O documento é o primeiro de três textos oficiais previstos para a Cúpula de Líderes realizada no Rio de Janeiro. Outros dois, voltados ao financiamento climático e à saúde, estão programados para esta segunda-feira, 7. A declaração apresenta diretrizes que devem nortear as posições do grupo em fóruns multilaterais, especialmente em contraponto aos países desenvolvidos que lideram os avanços tecnológicos no setor.

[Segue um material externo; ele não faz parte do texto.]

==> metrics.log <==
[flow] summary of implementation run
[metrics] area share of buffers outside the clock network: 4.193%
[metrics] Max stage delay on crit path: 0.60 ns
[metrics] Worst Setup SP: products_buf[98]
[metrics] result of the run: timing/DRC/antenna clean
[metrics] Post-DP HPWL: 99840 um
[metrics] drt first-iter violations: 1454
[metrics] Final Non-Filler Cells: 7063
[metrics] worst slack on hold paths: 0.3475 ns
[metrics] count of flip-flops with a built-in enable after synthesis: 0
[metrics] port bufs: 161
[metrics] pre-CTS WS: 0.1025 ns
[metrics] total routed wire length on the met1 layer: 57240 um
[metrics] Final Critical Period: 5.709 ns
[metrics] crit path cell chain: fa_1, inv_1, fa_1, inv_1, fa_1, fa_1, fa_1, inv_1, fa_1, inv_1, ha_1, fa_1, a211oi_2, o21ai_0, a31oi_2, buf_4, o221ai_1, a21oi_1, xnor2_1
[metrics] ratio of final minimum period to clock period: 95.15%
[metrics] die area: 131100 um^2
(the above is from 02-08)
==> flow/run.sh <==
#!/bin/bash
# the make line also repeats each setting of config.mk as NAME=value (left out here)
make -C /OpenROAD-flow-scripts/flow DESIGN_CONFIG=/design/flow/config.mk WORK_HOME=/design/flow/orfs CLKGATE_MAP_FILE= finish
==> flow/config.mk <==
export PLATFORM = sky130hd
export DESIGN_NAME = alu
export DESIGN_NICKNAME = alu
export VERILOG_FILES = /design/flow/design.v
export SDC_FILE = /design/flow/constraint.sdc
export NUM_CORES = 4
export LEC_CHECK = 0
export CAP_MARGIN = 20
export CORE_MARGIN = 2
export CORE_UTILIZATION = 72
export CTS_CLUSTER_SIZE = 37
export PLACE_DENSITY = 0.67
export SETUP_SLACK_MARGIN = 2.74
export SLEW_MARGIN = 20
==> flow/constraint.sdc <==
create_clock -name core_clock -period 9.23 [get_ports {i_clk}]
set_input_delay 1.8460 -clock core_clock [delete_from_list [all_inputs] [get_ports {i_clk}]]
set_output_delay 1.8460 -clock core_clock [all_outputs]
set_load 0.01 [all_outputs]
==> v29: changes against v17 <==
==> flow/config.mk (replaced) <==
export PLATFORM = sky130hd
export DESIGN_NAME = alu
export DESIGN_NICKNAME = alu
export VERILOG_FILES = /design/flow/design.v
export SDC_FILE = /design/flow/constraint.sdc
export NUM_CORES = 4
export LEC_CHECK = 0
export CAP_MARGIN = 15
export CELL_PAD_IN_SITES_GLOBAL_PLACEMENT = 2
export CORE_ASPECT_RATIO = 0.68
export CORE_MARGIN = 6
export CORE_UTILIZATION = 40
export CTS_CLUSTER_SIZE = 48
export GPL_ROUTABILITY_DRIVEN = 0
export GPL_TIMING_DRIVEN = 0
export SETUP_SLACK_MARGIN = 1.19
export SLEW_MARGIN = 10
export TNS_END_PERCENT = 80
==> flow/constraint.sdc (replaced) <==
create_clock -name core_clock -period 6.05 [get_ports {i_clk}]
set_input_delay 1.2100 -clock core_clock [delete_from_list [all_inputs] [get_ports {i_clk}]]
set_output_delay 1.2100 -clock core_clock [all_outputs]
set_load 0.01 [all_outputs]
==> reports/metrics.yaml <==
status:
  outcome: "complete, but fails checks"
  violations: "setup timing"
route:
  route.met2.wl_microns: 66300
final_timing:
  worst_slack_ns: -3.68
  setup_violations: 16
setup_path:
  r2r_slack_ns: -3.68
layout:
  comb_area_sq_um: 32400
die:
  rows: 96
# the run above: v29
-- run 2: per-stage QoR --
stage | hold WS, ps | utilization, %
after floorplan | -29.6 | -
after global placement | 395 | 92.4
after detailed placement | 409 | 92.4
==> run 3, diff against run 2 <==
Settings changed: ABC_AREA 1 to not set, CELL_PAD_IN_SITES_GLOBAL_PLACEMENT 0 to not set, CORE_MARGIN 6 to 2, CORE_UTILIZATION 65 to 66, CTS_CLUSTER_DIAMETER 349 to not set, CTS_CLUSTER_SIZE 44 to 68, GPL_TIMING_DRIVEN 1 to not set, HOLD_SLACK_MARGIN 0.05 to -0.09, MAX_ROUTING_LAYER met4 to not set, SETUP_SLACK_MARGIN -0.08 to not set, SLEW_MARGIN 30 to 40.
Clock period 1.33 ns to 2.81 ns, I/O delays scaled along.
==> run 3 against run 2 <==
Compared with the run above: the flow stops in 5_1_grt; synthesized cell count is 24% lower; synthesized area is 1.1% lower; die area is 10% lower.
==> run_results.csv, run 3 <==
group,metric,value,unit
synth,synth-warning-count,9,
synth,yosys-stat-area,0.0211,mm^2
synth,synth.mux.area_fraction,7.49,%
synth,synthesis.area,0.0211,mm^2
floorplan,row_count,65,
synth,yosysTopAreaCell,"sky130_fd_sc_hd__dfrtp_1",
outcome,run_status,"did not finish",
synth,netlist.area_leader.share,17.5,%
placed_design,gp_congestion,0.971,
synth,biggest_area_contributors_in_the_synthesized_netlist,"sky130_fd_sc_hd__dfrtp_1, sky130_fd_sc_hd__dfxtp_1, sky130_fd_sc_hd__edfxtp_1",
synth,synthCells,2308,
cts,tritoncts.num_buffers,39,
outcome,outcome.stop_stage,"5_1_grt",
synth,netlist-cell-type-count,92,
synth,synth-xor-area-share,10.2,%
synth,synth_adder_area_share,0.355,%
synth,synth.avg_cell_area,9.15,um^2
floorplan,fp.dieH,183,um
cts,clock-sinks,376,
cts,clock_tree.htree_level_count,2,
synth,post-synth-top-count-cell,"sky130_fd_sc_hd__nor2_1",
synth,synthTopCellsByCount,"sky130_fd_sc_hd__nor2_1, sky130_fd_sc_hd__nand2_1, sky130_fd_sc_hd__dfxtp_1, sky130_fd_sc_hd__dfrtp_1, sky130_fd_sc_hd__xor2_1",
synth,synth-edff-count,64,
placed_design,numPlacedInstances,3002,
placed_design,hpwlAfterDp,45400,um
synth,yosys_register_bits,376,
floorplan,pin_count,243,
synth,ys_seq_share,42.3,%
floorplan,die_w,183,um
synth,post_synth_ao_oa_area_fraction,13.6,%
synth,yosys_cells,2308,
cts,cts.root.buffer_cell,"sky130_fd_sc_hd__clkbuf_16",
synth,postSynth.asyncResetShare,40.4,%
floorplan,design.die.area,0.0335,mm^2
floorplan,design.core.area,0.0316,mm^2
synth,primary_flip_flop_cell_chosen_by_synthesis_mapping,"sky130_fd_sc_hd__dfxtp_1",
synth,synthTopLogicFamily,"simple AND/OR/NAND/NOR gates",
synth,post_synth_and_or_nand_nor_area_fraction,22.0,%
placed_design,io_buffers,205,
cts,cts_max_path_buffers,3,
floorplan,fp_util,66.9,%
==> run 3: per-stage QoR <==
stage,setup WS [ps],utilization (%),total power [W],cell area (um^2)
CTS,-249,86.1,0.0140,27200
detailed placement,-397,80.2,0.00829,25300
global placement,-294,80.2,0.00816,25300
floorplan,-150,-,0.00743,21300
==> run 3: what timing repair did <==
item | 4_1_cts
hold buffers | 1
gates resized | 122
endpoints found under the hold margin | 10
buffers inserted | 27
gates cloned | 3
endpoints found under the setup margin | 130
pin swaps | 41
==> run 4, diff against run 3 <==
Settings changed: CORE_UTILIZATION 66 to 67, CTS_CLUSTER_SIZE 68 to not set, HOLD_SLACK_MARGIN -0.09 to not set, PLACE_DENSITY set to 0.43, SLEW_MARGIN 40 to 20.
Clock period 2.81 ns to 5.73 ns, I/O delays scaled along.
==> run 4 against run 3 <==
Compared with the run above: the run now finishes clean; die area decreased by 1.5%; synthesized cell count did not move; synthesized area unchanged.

“Destacamos o papel da cooperação internacional para facilitar o acesso às tecnologias baseadas em IA e componentes críticos, para remover barreiras aos recursos financeiros necessários para pesquisa e inovação em IA e para desenvolver conhecimentos, habilidades e estruturas de gerenciamento de risco necessários para alavancar investimentos em tecnologias de IA, especialmente em países de baixa e média renda”, afirma o texto.
Entre os temas centrais da proposta está a preocupação com a concentração de propriedade intelectual. O grupo aponta a necessidade de equilíbrio entre direitos autorais, transparência e responsabilidade, especialmente diante do uso de conteúdos não autorizados por sistemas de IA.
“Precisamos de um equilíbrio entre direitos de propriedade, transparência e responsabilidade para salvaguardar o interesse público, a transferência internacional de tecnologia e o cumprimento das legislações nacionais e do direito internacional aplicável”, destaca o trecho.
A proposta também reforça a necessidade de criação de uma estrutura internacional de governança da inteligência artificial sob coordenação da Organização das Nações Unidas (ONU). O BRICS defende o uso do multilateralismo como base para a regulação do setor e afirma que a centralização de decisões sob a ONU poderia mitigar riscos e garantir maior inclusão global.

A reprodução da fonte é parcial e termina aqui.